$ cat config.mk
export PLATFORM = sky130hd
export DESIGN_NAME = uart_tx_arb_flat
export DESIGN_NICKNAME = d
export VERILOG_FILES = /design/src/rtl/uart_tx_arb_if.sv /design/src/rtl/uart_tx_arb.sv /design/src/flat_wrapper.sv
export SDC_FILE = /design/constraint.sdc
export NUM_CORES = 1
export LEC_CHECK = 0
export ABC_AREA = 1
export CAP_MARGIN = 20
export CELL_PAD_IN_SITES_DETAIL_PLACEMENT = 1
export CELL_PAD_IN_SITES_GLOBAL_PLACEMENT = 2
export CORE_UTILIZATION = 33
export CTS_CLUSTER_DIAMETER = 200
export DETAILED_ROUTE_END_ITERATION = 8
export DONT_BUFFER_PORTS = 1
export GPL_ROUTABILITY_DRIVEN = 0
export HOLD_SLACK_MARGIN = 0.15
export PLACE_DENSITY_LB_ADDON = 0.1
export SYNTH_ARGS = -nofsm -noshare
export SYNTH_HDL_FRONTEND = slang
export SYNTH_SLANG_ARGS = --single-unit
$ cat constraint.sdc
create_clock -name clk -period 1.5 [get_ports clk]
set_input_delay 0.3 -clock clk [delete_from_list [all_inputs] [get_ports clk]]
set_output_delay 0.3 -clock clk [all_outputs]
set_load 0.05 [all_outputs]
$ cat src/rtl/uart_tx_arb_if.sv
// uart_tx_arb_if: request/ack handshake of two byte sources plus the uart_tx launch/done pair.
interface uart_tx_arb_if;
  logic       req0;
  logic       req1;
  logic       ack0;
  logic       ack1;
  logic       trmt;
  logic       tx_done;
  logic       busy;
  logic       tx_err;
  logic [7:0] tx_data0;
  logic [7:0] tx_data1;
  logic [7:0] tx_data;
  modport master (
    output req0, tx_data0, req1, tx_data1, tx_done,
    input  ack0, ack1, trmt, tx_data, busy, tx_err
  );
  modport slave (
    input  req0, tx_data0, req1, tx_data1, tx_done,
    output ack0, ack1, trmt, tx_data, busy, tx_err
  );
endinterface

$ cat src/rtl/uart_tx_arb.sv
// uart_tx_arb: round-robin arbiter sharing one uart_tx between two byte sources.
// Define UART_ARB_TIMEOUT_EN to abort a WAIT after TIMEOUT_CYC cycles with a tx_err pulse.
module uart_tx_arb #(
  parameter logic [15:0] TIMEOUT_CYC = 16'd4096
) (
  input logic          clk,
  input logic          rst,
  uart_tx_arb_if.slave bus
);
  typedef enum logic [1:0] {IDLE, SEND, WAIT, DONE} state_t;
  state_t state;
  state_t state_next;
  logic   gnt_id;
  logic   last;
  logic   tx_done_q;
  logic   done_ev;
  logic   pick;
  logic   timed_out;
  logic   trmt_next;
  logic   busy_next;
  logic   ack0_next;
  logic   ack1_next;
  logic   err_next;
  // only a rising tx_done counts, so a level left high by the previous frame is ignored
  assign done_ev = bus.tx_done & ~tx_done_q;
  assign pick    = (bus.req0 & bus.req1) ? ~last : bus.req1;
`ifdef UART_ARB_TIMEOUT_EN
  logic [15:0] cnt;
  assign timed_out = cnt == TIMEOUT_CYC - 16'd1;
  always_ff @(posedge clk or posedge rst)
    if (rst) cnt <= '0;
    else     cnt <= (state == WAIT) ? cnt + 16'd1 : '0;
`else
  assign timed_out = 1'b0;
`endif
  always_ff @(posedge clk or posedge rst)
    if (rst) begin
      state      <= IDLE;
      bus.trmt   <= 1'b0;
      bus.busy   <= 1'b0;
      bus.ack0   <= 1'b0;
      bus.ack1   <= 1'b0;
      bus.tx_err <= 1'b0;
    end else begin
      state      <= state_next;
      bus.trmt   <= trmt_next;
      bus.busy   <= busy_next;
      bus.ack0   <= ack0_next;
      bus.ack1   <= ack1_next;
      bus.tx_err <= err_next;
    end
  always_comb begin
    state_next = state;
    case (state)
      IDLE: state_next = (bus.req0 | bus.req1) ? SEND : IDLE;
      SEND: state_next = WAIT;
      WAIT: state_next = (done_ev | timed_out) ? DONE : WAIT;
      DONE: state_next = IDLE;
      default: state_next = IDLE;
    endcase
  end
  // outputs are computed from the next state so they land in flops aligned with it
  always_comb begin
    trmt_next = state_next == SEND;
    busy_next = state_next != IDLE;
    ack0_next = (state_next == DONE) & ~gnt_id;
    ack1_next = (state_next == DONE) & gnt_id;
`ifdef UART_ARB_TIMEOUT_EN
    err_next  = (state == WAIT) & (state_next == DONE) & ~done_ev;
`else
    err_next  = 1'b0;
`endif
  end
  always_ff @(posedge clk or posedge rst)
    if (rst) begin
      bus.tx_data <= 8'h00;
      gnt_id      <= 1'b0;
      last        <= 1'b1;
      tx_done_q   <= 1'b0;
    end else begin
      tx_done_q <= bus.tx_done;
      if (state == IDLE && (bus.req0 | bus.req1)) begin
        bus.tx_data <= pick ? bus.tx_data1 : bus.tx_data0;
        gnt_id      <= pick;
        last        <= pick;
      end
    end
endmodule

$ cat src/flat_wrapper.sv
// flat-port wrapper written by rule: the top's interface ports become plain ports
module uart_tx_arb_flat 
#(
  parameter logic [15:0] TIMEOUT_CYC = 16'd4096
)
  (clk, rst, bus_req0, bus_tx_data0, bus_req1, bus_tx_data1, bus_tx_done, bus_ack0, bus_ack1, bus_trmt, bus_tx_data, bus_busy, bus_tx_err);
  uart_tx_arb_if bus_i ();
  input logic clk;
  input logic rst;
  input wire logic [$bits(bus_i.req0)-1:0] bus_req0;
  input wire logic [$bits(bus_i.tx_data0)-1:0] bus_tx_data0;
  input wire logic [$bits(bus_i.req1)-1:0] bus_req1;
  input wire logic [$bits(bus_i.tx_data1)-1:0] bus_tx_data1;
  input wire logic [$bits(bus_i.tx_done)-1:0] bus_tx_done;
  output wire logic [$bits(bus_i.ack0)-1:0] bus_ack0;
  output wire logic [$bits(bus_i.ack1)-1:0] bus_ack1;
  output wire logic [$bits(bus_i.trmt)-1:0] bus_trmt;
  output wire logic [$bits(bus_i.tx_data)-1:0] bus_tx_data;
  output wire logic [$bits(bus_i.busy)-1:0] bus_busy;
  output wire logic [$bits(bus_i.tx_err)-1:0] bus_tx_err;
  assign bus_i.req0 = bus_req0;
  assign bus_i.tx_data0 = bus_tx_data0;
  assign bus_i.req1 = bus_req1;
  assign bus_i.tx_data1 = bus_tx_data1;
  assign bus_i.tx_done = bus_tx_done;
  assign bus_ack0 = bus_i.ack0;
  assign bus_ack1 = bus_i.ack1;
  assign bus_trmt = bus_i.trmt;
  assign bus_tx_data = bus_i.tx_data;
  assign bus_busy = bus_i.busy;
  assign bus_tx_err = bus_i.tx_err;
  uart_tx_arb #(.TIMEOUT_CYC(TIMEOUT_CYC)) u_core (.clk(clk), .rst(rst), .bus(bus_i));
endmodule
==> results.py <==
metrics = {
    "clocking": {
        "cts_setup_buffers": 0,
        "cts-root-buf": "clkbuf_4",
        "cts_buffers": 3,
        "cts.path.max_buffers": 2,
        "clkTransAtPathRegs_ns": 0.11,
        "clk_latency_ns": 0.29,
        "cts_tree": "yes",
        "cts_htree_levels": 1,
        "cts.sink_count": 17,
    },
    "routing": {
        "drc": 0,
        "routed_wirelength_mm": 1.80,
        "viasPerCell": 4.91,
        "antenna_left": 0,
        "vias": 629,
        "drtPass1Iterations": 2,
        "drt_iter0_drc": 4,
        "post_drt_wl_per_cell_um": 14.0,
    },
    "power_and_ir_drop": {
        "internal_power_w": 0.000989,
        "p_per_area_mw_per_mm2": 2400,
        "peakVddDrop_uv": 976,
        "switchingPower_w": 0.00117,
        "netSwitchingFraction_pct": 54.2,
        "clock_power_share_pct": 11.7,
        "p_leak_nw": 0.478,
        "p_seq_share_pct": 60.2,
        "p_comb_share_pct": 28.2,
    },
    "yosys": {
        "ys_top_cells_by_area": "dfrtp_1 (48%), nand2_1 (16%), nand3_1 (6.6%), nand2_2 (3.7%), inv_1 (3.6%)",
        "synthesis.area_um2": 836,
        "ys_seq_area_share_pct": 51.0,
        "yosys_warnings": 0,
        "synth_top_area_share_pct": 47.9,
        "yosys.area.top_type": "dfrtp_1",
        "synthCells": 96,
        "synth-edff-count": 0,
        "avgSynthCellArea_um2": 8.71,
        "synth-seq-cells": 17,
        "synth_ff_type": "dfrtp_1",
        "synthArstFlopShare_pct": 100,
        "ys_types": 20,
        "syn_nets": 119,
    },
    "global_routing": {
        "grt_pass1_vias": 646,
        "grt.overflow.total": 0,
        "antenna_found_initial": 0,
        "grt_max_degree": 18,
        "grt_pass1_wl_mm": 3.00,
        "grt_usage_pct": 15.4,
    },
    "finish": {
        "syn2layout_area_growth_pct": 7.78,
        "antenna_cells": 0,
        "layout_commonest_cell": "nand2_1",
        "fin_nets": 124,
        "fillers": 279,
        "final_cell_mix": "nand2_1 (35), dfrtp_1 (16), nand3_1 (11)",
        "drive_gt1_share_pct": 14.0,
    },
    "sta": {
        "maxSlewHeadroom_pct": 57.0,
        "layout_setup_ws_ns": 0.233,
        "finClkSkew_ns": 0.00504,
        "grt_setup_unrepaired": "false",
        "max_freq_mhz": 789,
        "period_needed_ns": 1.27,
        "hold_viol": 0,
        "worst_slew_pin_slew_ns": 0.645,
        "setup_viol": 0,
        "final_max_slew_viol_count": 0,
        "min_period_over_period_pct": 84.5,
        "fin_tns_setup_ns": 0,
    },
    "setup_path": {
        "ff2ff_path_depth": 7,
        "crit_chain": "inv_1, ha_1, inv_2, nor2_8, inv_4, nand2_1, nand2_1",
        "worst-setup-path-type": "flip-flop to flip-flop",
        "worst_ep_required_time_ns": 1.69,
        "start_kind": "flip-flop",
        "worst_path_max_delay_cell": "dfrtp_1",
        "worstPathMaxFanout": 12,
        "r2r_slack_ns": 0.23,
        "r2r-start": "u_core.state[0]",
        "crit_arrival_ns": 1.45,
        "critPathTopFamily": "flip-flops",
        "rr_endpoint": "u_core.bus.tx_data[7]",
        "endpoint_kind": "flip-flop",
        "cpPeakStageDelay_ns": 0.38,
        "critPathMostFrequentCell": "nand2_1",
        "critPathBufInv": 3,
    },
    "run_status": {
        "status": "finished clean",
    },
    "floorplanning": {
        "core_mm2": 0.00230,
        "start_util_pct": 36.4,
        "io_pins": 34,
        "placementRows": 17,
        "dieArea_mm2": 0.00274,
        "die_h_um": 52.3,
        "die_w_um": 52.3,
    },
    "placement": {
        "hpwl_mm": 1.34,
        "place_ws_ns": 0.223,
        "port_buffers": 0,
    },
    "min_path": {
        "hold_path_end": "u_core.bus.tx_data[6]",
        "min-delay-start": "bus_tx_data0[6]",
        "hold_depth": 4,
        "hold_class": "input port to flip-flop",
    },
    "flow_run": {
        "cap_viol_max_count": 0,
    },
}
-- timing repair --
| item | 4_1_cts | 5_1_grt |
|---|---|---|
| gates resized for setup | 0 | 0 |
| hold buffers | 3 | 0 |
| endpoints found under the hold margin | 18 | 0 |
-- metal layers --
layer  vias up  routed length, um  global-route usage [%]
met5         -                  0                       0
met1       302                817                    20.5
li1        305                  -                       -
met3         2                129                    5.22
met2        20                834                    23.0
met4         0                 13                    5.26
-- logic make-up (layout without fill, tap and decap cells) --
| family | Yosys count | count (layout) | synth area share (%) |
|---|---|---|---|
| AND/OR/NAND/NOR | 61 | 61 | 36.4 |
| AO/OA/AOI/OAI | 2 | 2 | 1.20 |
| adder cells (fa/ha/maj) | 2 | 2 | 2.99 |
| flip-flops | 17 | 17 | 51.0 |
| buffers and inverters | 13 | 17 | 7.93 |
| other | 1 | 1 | 0.449 |
-- Yosys cell counts, types with 2 or more instances --
cell type and n:
inv_1 8, ha_1 2, nand3b_1 4, nand2_1 35, nand3_1 11, nor2_1 2, buf_4 2, nand2_2 5
dfrtp_1 16
-- per-stage QoR --
step	hold slack [ns]	total power [W]	utilization, %	area [um^2]	cells
2_1_floorplan	0.225	0.00181	-	836	96
3_3_place_gp	0.312	0.00191	36.8	845	121
3_5_place_dp	0.316	0.00193	36.8	845	121
4_1_cts	0.217	0.00218	39.2	901	128
5_1_grt	0.231	0.00233	39.2	901	128
6_report	0.217	0.00216	39.2	901	128
-- power groups by stage --
stage               logic, W  clock network, W  registers [W]
floorplan           0.000528                 0        0.00128
global placement    0.000601                 0        0.00131
detailed placement  0.000619                 0        0.00131
CTS                 0.000626          0.000255        0.00130
global route        0.000716          0.000287        0.00133
finish              0.000608          0.000251        0.00130
-- tightest hold or removal path: cells and delay by family --
| family | cells | cell delay [ns] |
|---|---|---|
| and+or+nand+nor | 4 | 0.17 |
-- state kept, by name, summed over array words and instances, names as in the netlist --
name                flops
u_core.bus.tx_data      8
u_core.state            2
u_core.bus.ack0         1
u_core.bus.ack1         1
u_core.bus.busy         1
u_core.bus.trmt         1
u_core.gnt_id           1
u_core.last             1
u_core.tx_done_q        1
-- how the worst max path moves through the flow --
stage / startpoint / end / slack [ns] / cells after the start
after global placement: u_core.state[0] / u_core.bus.tx_data[5] / 0.27 / 7
after detailed placement: u_core.state[0] / u_core.bus.tx_data[7] / 0.22 / 7
final: u_core.state[0] / u_core.bus.tx_data[7] / 0.23 / 7
after global routing: u_core.state[0] / u_core.bus.tx_data[5] / 0.11 / 7
after CTS: u_core.state[0] / u_core.bus.tx_data[7] / 0.21 / 7
after floorplan: u_core.state[0] / u_core.bus.tx_data[0] / 0.28 / 8
-- final cells by class --
type	instances	area (um^2)	share of cell area (%)
Clock buffer	4	26.3	2.92
Inverter	10	40.0	4.44
Multi-Input combinational cell	66	343	38.1
Sequential cell	17	427	47.4
Tap cell	28	35.0	3.89
Timing Repair Buffer	3	30.0	3.33
Note: power is estimated with default switching activity, not from simulation.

> _YOUR INSTRUCTIONS_
In your answer, include only the lines above starting at the line that holds "61 | 36.4 |" and ending at the line that holds "stage / startpoint", copied exactly.

> _SOLUTION_
| AND/OR/NAND/NOR | 61 | 61 | 36.4 |
| AO/OA/AOI/OAI | 2 | 2 | 1.20 |
| adder cells (fa/ha/maj) | 2 | 2 | 2.99 |
| flip-flops | 17 | 17 | 51.0 |
| buffers and inverters | 13 | 17 | 7.93 |
| other | 1 | 1 | 0.449 |
-- Yosys cell counts, types with 2 or more instances --
cell type and n:
inv_1 8, ha_1 2, nand3b_1 4, nand2_1 35, nand3_1 11, nor2_1 2, buf_4 2, nand2_2 5
dfrtp_1 16
-- per-stage QoR --
step	hold slack [ns]	total power [W]	utilization, %	area [um^2]	cells
2_1_floorplan	0.225	0.00181	-	836	96
3_3_place_gp	0.312	0.00191	36.8	845	121
3_5_place_dp	0.316	0.00193	36.8	845	121
4_1_cts	0.217	0.00218	39.2	901	128
5_1_grt	0.231	0.00233	39.2	901	128
6_report	0.217	0.00216	39.2	901	128
-- power groups by stage --
stage               logic, W  clock network, W  registers [W]
floorplan           0.000528                 0        0.00128
global placement    0.000601                 0        0.00131
detailed placement  0.000619                 0        0.00131
CTS                 0.000626          0.000255        0.00130
global route        0.000716          0.000287        0.00133
finish              0.000608          0.000251        0.00130
-- tightest hold or removal path: cells and delay by family --
| family | cells | cell delay [ns] |
|---|---|---|
| and+or+nand+nor | 4 | 0.17 |
-- state kept, by name, summed over array words and instances, names as in the netlist --
name                flops
u_core.bus.tx_data      8
u_core.state            2
u_core.bus.ack0         1
u_core.bus.ack1         1
u_core.bus.busy         1
u_core.bus.trmt         1
u_core.gnt_id           1
u_core.last             1
u_core.tx_done_q        1
-- how the worst max path moves through the flow --
stage / startpoint / end / slack [ns] / cells after the start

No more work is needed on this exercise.